Symptoms and Diagnosis

The symptoms of lymphoma are not very different between these four types, but the patterns of enlarged lymph nodes and the stage at diagnosis may be quite different. As a result, the outcomes after treatment may also be different. An experienced pathologist can determine the exact type of Hodgkin by examining lymph node biopsy samples under the microscope.

Classic Hodgkin disease is staged by symptoms, the physical exam, the lymph node biopsy, imaging tests, blood tests, and sometimes with bone marrow tests. These are assessed with the Cotswold staging classificaton and assigned to Stages I through IV. They are also assigned A vs. B for being bulky or not, meaning that the tumors in the chest are a third as wide as the chest or 10 centimeters across in other areas.
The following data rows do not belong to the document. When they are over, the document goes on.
[src/rtl/gnl_pkg.sv]
// Shared types, constants and list tables for the 2D grid neighbor lister.
package gnl_pkg;

    // Configuration register indexes.
    localparam logic CFG_COLUMN_COUNT  = 1'b0;
    localparam logic CFG_ELEMENT_COUNT = 1'b1;

    // Depth of the queue between the classifier and the emitter.
    localparam int QUEUE_DEPTH = 4;
    localparam int QPTR_W      = $clog2(QUEUE_DEPTH);
    localparam int QCNT_W      = $clog2(QUEUE_DEPTH + 1);

    // Neighbor slots around an element, numbered in list order.
    localparam logic [2:0] SLOT_BELOW_LEFT  = 3'd0;
    localparam logic [2:0] SLOT_BELOW       = 3'd1;
    localparam logic [2:0] SLOT_BELOW_RIGHT = 3'd2;
    localparam logic [2:0] SLOT_LEFT        = 3'd3;
    localparam logic [2:0] SLOT_RIGHT       = 3'd4;
    localparam logic [2:0] SLOT_ABOVE_LEFT  = 3'd5;
    localparam logic [2:0] SLOT_ABOVE       = 3'd6;
    localparam logic [2:0] SLOT_ABOVE_RIGHT = 3'd7;

    // Where the queried element sits across its row.
    typedef enum logic [1:0] {
        KIND_INTERIOR,
        KIND_FIRST_COL,
        KIND_LAST_COL,
        KIND_NO_GRID
    } kind_t;

    // Classification of one query, handed from the front to the back.
    typedef struct packed {
        kind_t kind;
        logic  has_below;
        logic  has_above;
        logic  is_edge;
    } class_t;

    // Slot for a list position of each kind. Interior lists have eight
    // positions, edge-column lists five.
    function automatic logic [2:0] slot_of(kind_t kind, logic [2:0] pos);
        logic [2:0] slot;
        slot = SLOT_LEFT;
        case (kind)
            KIND_INTERIOR: slot = pos;
            KIND_FIRST_COL:
            begin
                case (pos)
                    3'd0:    slot = SLOT_BELOW;
                    3'd1:    slot = SLOT_BELOW_RIGHT;
                    3'd2:    slot = SLOT_RIGHT;
                    3'd3:    slot = SLOT_ABOVE_RIGHT;
                    default: slot = SLOT_ABOVE;
                endcase
            end
            KIND_LAST_COL:
            begin
                case (pos)
                    3'd0:    slot = SLOT_BELOW_LEFT;
                    3'd1:    slot = SLOT_BELOW;
                    3'd2:    slot = SLOT_LEFT;
                    3'd3:    slot = SLOT_ABOVE_LEFT;
                    default: slot = SLOT_ABOVE;
                endcase
            end
            default: slot = SLOT_LEFT;
        endcase
        return slot;
    endfunction

    // First list position: the row below is skipped when it does not exist.
    function automatic logic [2:0] list_start(kind_t kind, logic has_below);
        logic [2:0] pos;
        case (kind)
            KIND_INTERIOR:  pos = has_below ? 3'd0 : 3'd3;
            KIND_FIRST_COL: pos = has_below ? 3'd0 : 3'd2;
            KIND_LAST_COL:  pos = has_below ? 3'd0 : 3'd2;
            default:        pos = 3'd0;
        endcase
        return pos;
    endfunction

    // Final list position: the row above is dropped when it does not exist.
    function automatic logic [2:0] list_end(kind_t kind, logic has_above);
        logic [2:0] pos;
        case (kind)
            KIND_INTERIOR:  pos = has_above ? 3'd7 : 3'd4;
            KIND_FIRST_COL: pos = has_above ? 3'd4 : 3'd2;
            KIND_LAST_COL:  pos = has_above ? 3'd4 : 3'd2;
            default:        pos = 3'd0;
        endcase
        return pos;
    endfunction

endpackage

[src/rtl/gnl_front.sv]
// Front end: row tests and a pipelined column remainder that classifies each query.
module gnl_front #(
    parameter int W = 20
) (
    input  logic              clk,
    input  logic              rst_n,
    input  logic [W-1:0]      column_count,
    input  logic [W-1:0]      element_count,
    input  logic              in_valid,
    output logic              in_ready,
    input  logic [W-1:0]      in_num,
    input  logic              q_full,
    output logic              q_wr,
    output logic [W-1:0]      q_num,
    output gnl_pkg::class_t   q_cls
);

    // Stage s holds the partial remainder after s numerator bits.
    logic         vld_reg  [0:W];
    logic [W-1:0] num_reg  [0:W];
    logic [W-1:0] rem_reg  [0:W];
    logic         hb_reg   [0:W];
    logic         ha_reg   [0:W];
    logic [W-1:0] rem_next [1:W];

    logic         advance;
    logic         hb_in;
    logic         ha_in;
    logic [W:0]   above_sum;
    logic [W-1:0] rem_final;

    // The whole pipeline moves unless its last stage is blocked by a full queue.
    assign advance  = !vld_reg[W] || !q_full;
    assign in_ready = advance;
    assign q_wr     = vld_reg[W] && !q_full;

    // A row above exists when number plus columns stays within the element count.
    assign above_sum = {1'b0, in_num} + {1'b0, column_count};
    assign hb_in     = in_num > column_count;
    assign ha_in     = above_sum <= {1'b0, element_count};

    // One restoring compare and subtract per stage.
    for (genvar s = 0; s < W; s++)
    begin : g_step
        logic [W:0] trial;
        logic [W:0] diff;
        assign trial       = {rem_reg[s], num_reg[s][W-1-s]};
        assign diff        = trial - {1'b0, column_count};
        assign rem_next[s+1] = (trial >= {1'b0, column_count}) ? diff[W-1:0]
                                                                : trial[W-1:0];
    end

    // Valid bits of the stages.
    always_ff @(posedge clk or negedge rst_n)
    begin
        if (!rst_n)
        begin
            for (int s = 0; s <= W; s++)
            begin
                vld_reg[s] <= 1'b0;
            end
        end
        else if (advance)
        begin
            vld_reg[0] <= in_valid;
            for (int s = 1; s <= W; s++)
            begin
                vld_reg[s] <= vld_reg[s-1];
            end
        end
    end

    // Payload of the stages.
    always_ff @(posedge clk)
    begin
        if (advance)
        begin
            num_reg[0] <= in_num;
            rem_reg[0] <= '0;
            hb_reg[0]  <= hb_in;
            ha_reg[0]  <= ha_in;
            for (int s = 1; s <= W; s++)
            begin
                num_reg[s] <= num_reg[s-1];
                rem_reg[s] <= rem_next[s];
                hb_reg[s]  <= hb_reg[s-1];
                ha_reg[s]  <= ha_reg[s-1];
            end
        end
    end

    // Classify the finished query for the queue.
    assign rem_final = rem_reg[W];
    assign q_num     = num_reg[W];

    always_comb
    begin
        q_cls.has_below = hb_reg[W];
        q_cls.has_above = ha_reg[W];
        if (column_count == '0)
        begin
            q_cls.kind = gnl_pkg::KIND_NO_GRID;
        end
        else if (rem_final == W'(1))
        begin
            q_cls.kind = gnl_pkg::KIND_FIRST_COL;
        end
        else if (rem_final == '0)
        begin
            q_cls.kind = gnl_pkg::KIND_LAST_COL;
        end
        else
        begin
            q_cls.kind = gnl_pkg::KIND_INTERIOR;
        end
        q_cls.is_edge = !hb_reg[W] || !ha_reg[W] || (q_cls.kind != gnl_pkg::KIND_INTERIOR);
    end

endmodule

[src/rtl/gnl_queue.sv]
// Short queue of classified queries between the front and the back.
module gnl_queue #(
    parameter int W = 20
) (
    input  logic              clk,
    input  logic              rst_n,
    input  logic              wr,
    input  logic [W-1:0]      wr_num,
    input  gnl_pkg::class_t   wr_cls,
    output logic              full,
    input  logic              rd,
    output logic              empty,
    output logic [W-1:0]      rd_num,
    output gnl_pkg::class_t   rd_cls
);

    logic [W-1:0]            num_mem_reg [gnl_pkg::QUEUE_DEPTH];
    gnl_pkg::class_t         cls_mem_reg [gnl_pkg::QUEUE_DEPTH];
    logic [gnl_pkg::QPTR_W-1:0] wptr_reg;
    logic [gnl_pkg::QPTR_W-1:0] rptr_reg;
    logic [gnl_pkg::QCNT_W-1:0] count_reg;
    logic [gnl_pkg::QCNT_W-1:0] count_next;

    assign full   = count_reg == gnl_pkg::QCNT_W'(gnl_pkg::QUEUE_DEPTH);
    assign empty  = count_reg == '0;
    assign rd_num = num_mem_reg[rptr_reg];
    assign rd_cls = cls_mem_reg[rptr_reg];

    // Occupancy follows writes and reads.
    always_comb
    begin
        count_next = count_reg;
        if (wr && !rd)
        begin
            count_next = count_reg + 1'b1;
        end
        else if (rd && !wr)
        begin
            count_next = count_reg - 1'b1;
        end
    end

    always_ff @(posedge clk or negedge rst_n)
    begin
        if (!rst_n)
        begin
            wptr_reg  <= '0;
            rptr_reg  <= '0;
            count_reg <= '0;
        end
        else
        begin
            count_reg <= count_next;
            if (wr)
            begin
                wptr_reg <= wptr_reg + 1'b1;
            end
            if (rd)
            begin
                rptr_reg <= rptr_reg + 1'b1;
            end
        end
    end

    // Entry storage.
    always_ff @(posedge clk)
    begin
        if (wr)
        begin
            num_mem_reg[wptr_reg] <= wr_num;
            cls_mem_reg[wptr_reg] <= wr_cls;
        end
    end

endmodule

[src/rtl/gnl_back.sv]
// Back end: walks the neighbor list of the queue head, one result word per cycle while the output is not stalled.
module gnl_back #(
    parameter int W = 20
) (
    input  logic              clk,
    input  logic              rst_n,
    input  logic [W-1:0]      column_count,
    input  logic              q_empty,
    input  logic [W-1:0]      q_num,
    input  gnl_pkg::class_t   q_cls,
    output logic              q_rd,
    output logic              out_valid,
    input  logic              out_ready,
    output logic [W-1:0]      out_neighbor,
    output logic              out_nvalid,
    output logic              out_edge,
    output logic              out_last
);

    logic         out_valid_reg;
    logic         out_valid_next;
    logic [W-1:0] neighbor_reg;
    logic         nvalid_reg;
    logic         edge_reg;
    logic         last_reg;
    logic         started_reg;
    logic         started_next;
    logic [2:0]   pos_reg;
    logic [2:0]   pos_next;

    logic         load;
    logic         emit;
    logic [2:0]   cur_pos;
    logic [2:0]   end_pos;
    logic         is_last;
    logic [2:0]   slot;
    logic [W-1:0] row_base;
    logic [W-1:0] value;
    logic         no_grid;

    // The output register takes a new word when empty or being drained.
    assign load    = !out_valid_reg || out_ready;
    assign emit    = !q_empty && load;
    assign no_grid = q_cls.kind == gnl_pkg::KIND_NO_GRID;

    // Current list position of the head query.
    assign cur_pos = started_reg ? pos_reg
                                 : gnl_pkg::list_start(q_cls.kind, q_cls.has_below);
    assign end_pos = gnl_pkg::list_end(q_cls.kind, q_cls.has_above);
    assign is_last = cur_pos == end_pos;
    assign slot    = gnl_pkg::slot_of(q_cls.kind, cur_pos);
    assign q_rd    = emit && is_last;

    // Neighbor number: step a row, then a column, wrapping at the field width.
    always_comb
    begin
        if (slot == gnl_pkg::SLOT_BELOW_LEFT || slot == gnl_pkg::SLOT_BELOW
            || slot == gnl_pkg::SLOT_BELOW_RIGHT)
        begin
            row_base = q_num - column_count;
        end
        else if (slot == gnl_pkg::SLOT_ABOVE_LEFT || slot == gnl_pkg::SLOT_ABOVE
                 || slot == gnl_pkg::SLOT_ABOVE_RIGHT)
        begin
            row_base = q_num + column_count;
        end
        else
        begin
            row_base = q_num;
        end

        if (slot == gnl_pkg::SLOT_BELOW_LEFT || slot == gnl_pkg::SLOT_LEFT
            || slot == gnl_pkg::SLOT_ABOVE_LEFT)
        begin
            value = row_base - 1'b1;
        end
        else if (slot == gnl_pkg::SLOT_BELOW_RIGHT || slot == gnl_pkg::SLOT_RIGHT
                 || slot == gnl_pkg::SLOT_ABOVE_RIGHT)
        begin
            value = row_base + 1'b1;
        end
        else
        begin
            value = row_base;
        end
    end

    // Sequencer and output valid.
    always_comb
    begin
        out_valid_next = out_valid_reg;
        started_next   = started_reg;
        pos_next       = pos_reg;
        if (load)
        begin
            out_valid_next = emit;
        end
        if (emit)
        begin
            started_next = !is_last;
            pos_next     = cur_pos + 1'b1;
        end
    end

    always_ff @(posedge clk or negedge rst_n)
    begin
        if (!rst_n)
        begin
            out_valid_reg <= 1'b0;
            started_reg   <= 1'b0;
            pos_reg       <= '0;
        end
        else
        begin
            out_valid_reg <= out_valid_next;
            started_reg   <= started_next;
            pos_reg       <= pos_next;
        end
    end

    // Result word register.
    always_ff @(posedge clk)
    begin
        if (emit)
        begin
            neighbor_reg <= no_grid ? '0 : value;
            nvalid_reg   <= !no_grid;
            edge_reg     <= q_cls.is_edge;
            last_reg     <= is_last;
        end
    end

    assign out_valid    = out_valid_reg;
    assign out_neighbor = neighbor_reg;
    assign out_nvalid   = nvalid_reg;
    assign out_edge     = edge_reg;
    assign out_last     = last_reg;

endmodule

[src/rtl/grid_neighbor_list_2d.sv]
// Top level of the 2D structured grid neighbor lister.
// Each input word carries a one-based element number; the block answers with
// the element's neighbors in the order row below, same row, row above, one
// result word per neighbor, the final one marked with tlast. An element in the
// first or last column has up to five neighbors, any other up to eight, and a
// column count of zero gives one word flagged as not holding a neighbor. The
// front end finds the column remainder in a pipeline of ELEMENT_BITS
// compare-and-subtract stages; a query passes these stage registers, the
// queue and the output register before its first result leaves. The front
// takes a query every cycle while the four-entry queue has room; the back
// emits one result word per cycle while the output port is not stalled, with
// the words of consecutive queries back to back.
module grid_neighbor_list_2d #(
    parameter int ELEMENT_BITS = 20
) (
    input  logic                                clk,
    input  logic                                rst_n,
    // Configuration write port.
    input  logic                                cfg_wen,
    input  logic                                cfg_index,
    input  logic [ELEMENT_BITS-1:0]             cfg_data,
    // Query stream.
    input  logic                                s_axis_tvalid,
    output logic                                s_axis_tready,
    // tdata fields from bit 0: element_number.
    input  logic [((ELEMENT_BITS+7)/8)*8-1:0]   s_axis_tdata,
    // Result stream.
    output logic                                m_axis_tvalid,
    input  logic                                m_axis_tready,
    // tdata fields from bit 0: neighbor_element.
    output logic [((ELEMENT_BITS+7)/8)*8-1:0]   m_axis_tdata,
    // tuser fields from bit 0: neighbor_valid, is_edge.
    output logic [1:0]                          m_axis_tuser,
    output logic                                m_axis_tlast
);

    localparam int TDATA_W = ((ELEMENT_BITS + 7) / 8) * 8;

    logic [ELEMENT_BITS-1:0] column_count_reg;
    logic [ELEMENT_BITS-1:0] element_count_reg;

    logic                    q_wr;
    logic                    q_rd;
    logic                    q_full;
    logic                    q_empty;
    logic [ELEMENT_BITS-1:0] wr_num;
    logic [ELEMENT_BITS-1:0] rd_num;
    gnl_pkg::class_t         wr_cls;
    gnl_pkg::class_t         rd_cls;
    logic [ELEMENT_BITS-1:0] neighbor;
    logic                    nvalid;
    logic                    edge_flag;

    // Configuration registers.
    always_ff @(posedge clk or negedge rst_n)
    begin
        if (!rst_n)
        begin
            column_count_reg  <= '0;
            element_count_reg <= '0;
        end
        else if (cfg_wen)
        begin
            case (cfg_index)
                gnl_pkg::CFG_COLUMN_COUNT:  column_count_reg  <= cfg_data;
                gnl_pkg::CFG_ELEMENT_COUNT: element_count_reg <= cfg_data;
                default:                    column_count_reg  <= column_count_reg;
            endcase
        end
    end

    gnl_front #(
        .W (ELEMENT_BITS)
    ) u_front (
        .clk           (clk),
        .rst_n         (rst_n),
        .column_count  (column_count_reg),
        .element_count (element_count_reg),
        .in_valid      (s_axis_tvalid),
        .in_ready      (s_axis_tready),
        .in_num        (s_axis_tdata[ELEMENT_BITS-1:0]),
        .q_full        (q_full),
        .q_wr          (q_wr),
        .q_num         (wr_num),
        .q_cls         (wr_cls)
    );

    gnl_queue #(
        .W (ELEMENT_BITS)
    ) u_queue (
        .clk    (clk),
        .rst_n  (rst_n),
        .wr     (q_wr),
        .wr_num (wr_num),
        .wr_cls (wr_cls),
        .full   (q_full),
        .rd     (q_rd),
        .empty  (q_empty),
        .rd_num (rd_num),
        .rd_cls (rd_cls)
    );

    gnl_back #(
        .W (ELEMENT_BITS)
    ) u_back (
        .clk          (clk),
        .rst_n        (rst_n),
        .column_count (column_count_reg),
        .q_empty      (q_empty),
        .q_num        (rd_num),
        .q_cls        (rd_cls),
        .q_rd         (q_rd),
        .out_valid    (m_axis_tvalid),
        .out_ready    (m_axis_tready),
        .out_neighbor (neighbor),
        .out_nvalid   (nvalid),
        .out_edge     (edge_flag),
        .out_last     (m_axis_tlast)
    );

    // Pack the result word.
    assign m_axis_tdata = TDATA_W'(neighbor);
    assign m_axis_tuser = {edge_flag, nvalid};

endmodule
[config.mk]
export PLATFORM = sky130hd
export DESIGN_NAME = grid_neighbor_list_2d
export DESIGN_NICKNAME = d
export VERILOG_FILES = /design/src/rtl/gnl_pkg.sv /design/src/rtl/gnl_front.sv /design/src/rtl/gnl_queue.sv /design/src/rtl/gnl_back.sv /design/src/rtl/grid_neighbor_list_2d.sv
export SDC_FILE = /design/constraint.sdc
export NUM_CORES = 2
export LEC_CHECK = 0
export BUFFER_PORTS_ARGS = -buffer_cell sky130_fd_sc_hd__clkbuf_2
export CAP_MARGIN = 15
export CELL_PAD_IN_SITES_DETAIL_PLACEMENT = 1
export CELL_PAD_IN_SITES_GLOBAL_PLACEMENT = 1
export CORE_MARGIN = 1.5
export CORE_UTILIZATION = 55
export DETAILED_ROUTE_END_ITERATION = 12
export GPL_ROUTABILITY_DRIVEN = 0
export PLACE_DENSITY_LB_ADDON = 0.25
export SYNTH_ARGS = -nofsm -noshare
export SYNTH_HDL_FRONTEND = slang
export SYNTH_SLANG_ARGS = --single-unit
export TNS_END_PERCENT = 50
[constraint.sdc]
create_clock -name clk -period 30.8 [get_ports clk]
set_input_delay 1.54 -clock clk [delete_from_list [all_inputs] [get_ports clk]]
set_output_delay 1.54 -clock clk [all_outputs]
set_load 0.1 [all_outputs]
==> results.tsv <==
metric	value	unit
status	finished, final reports clean	
Inst Count DP	6466	
Critical Path RT	31270	ps
routed via count	42765	
routed len/inst	26.6	µm
CP Launch Type	flip-flop	
Setup TNS	0	ps
final routed DRC violation total	0	
max frequency	130	MHz
drt total wl	177	mm
CTS Hold Buffers Added	0	
Synth Warn #	0	
initial drt markers	3386	
grt total ovfl	0	
share of flip-flops with an asynchronous set or reset	6.90	%
Crit path top cell by count	ha_1	
Non-Filler Instances	6680	
Slew Viols, Final	0	
first-pass GRT wire length	272	mm
Final Setup Violations	0	
final hold violation count	0	
CP max FO	27	
highest-delay cell along the critical path	ha_1	
CTS root buf	clkbuf_16	
CTS max path bufs	3	
Reg clk slew, reported paths	60	ps
Hold Path Class	reg -> reg	
Tightest Pin Transition	1210	ps
Post-synth EDFFs	985	
crit path DAT	8170	ps
area delta synth->final	10.2	%
nets	5751	
Worst path top cell family by delay	compound AO/OA/AOI/OAI gates	
row count	120	
H-tree Lvls	3	
critical path class	reg -> reg	
post_cts resized	0	
die area	111000	µm²
Avg Vias per Cell	6.40	
Top Ports	79	
All-Layer GR Usage	31.7	%
post-DP HPWL	118	mm
die span in y	333	µm
later-pin clock latency in the skew report	750	ps
Crit path largest cell delay	800	ps
die width	333	µm
CP cell instances	buf_4, mux4_2, ha_1, nor4_1, a21oi_1, inv_1, ha_1, ha_1, a211o_1, a221oi_1, nand2_1, o21ai_2, nand2_1, o21ai_2, ha_1, nand2_1, nor4b_1, nand3_1, o21ai_1, mux2_1	
first-pass detailed-route iteration total	5	
Distinct cells, synth	109	
area of the mapped netlist	60000	µm²
CP endpoint kind	flip-flop	
core area	108000	µm²
antenna-violating nets left	0	
CTS buffer count	112	
mean post-synth cell area	11.9	µm²
share of cells above drive strength 1	13.0	%
CTS tree	built	
RSZ-0062 raised after global routing	no	
Post-CTS Setup Bufs	0	
max reg flops	420	
initial core utilization	55.7	%
Tmin final	7700	ps
part of the cycle the worst path needs	25.0	%
Cells after Synth	5042	
Clock Skews	93.7	ps
max-capacitance violation count	0	
ys flop type	edfxtp_1	
clk sinks	1058	
initial antenna violation count	6	
Synth Register Bits	1058	
largest net degree at the start of global routing	186	
worst path bufs/invs	2	
number of port buffers	70	
relative slew slack	19.6	%
sequential share of the synthesized area	52.3	%
vias in the first global route	45362	
## area by class of cell
type / instances / area, µm²
flip-flops and latches: 1058 / 31400
repair buffers: 128 / 845
diodes: 2 / 5.00
fillers: 10796 / 41500
inverters: 265 / 1000
clock inverters: 82 / 1050
well taps: 1403 / 1760
multi-input cells: 3615 / 27200
clock buffers: 127 / 2870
Treatment of classic Hodgkin disease depends on the type, stage and whether it is bulky, plus symptoms, lab results, age, and general health. In general, chemotherapy is given, followed by radiation therapy. If there isn't a response to these treatments, it may be followed by a different chemotherapy regimen, stem cell transplant, or treatment with the monoclonal antibody brentuximab vedotin.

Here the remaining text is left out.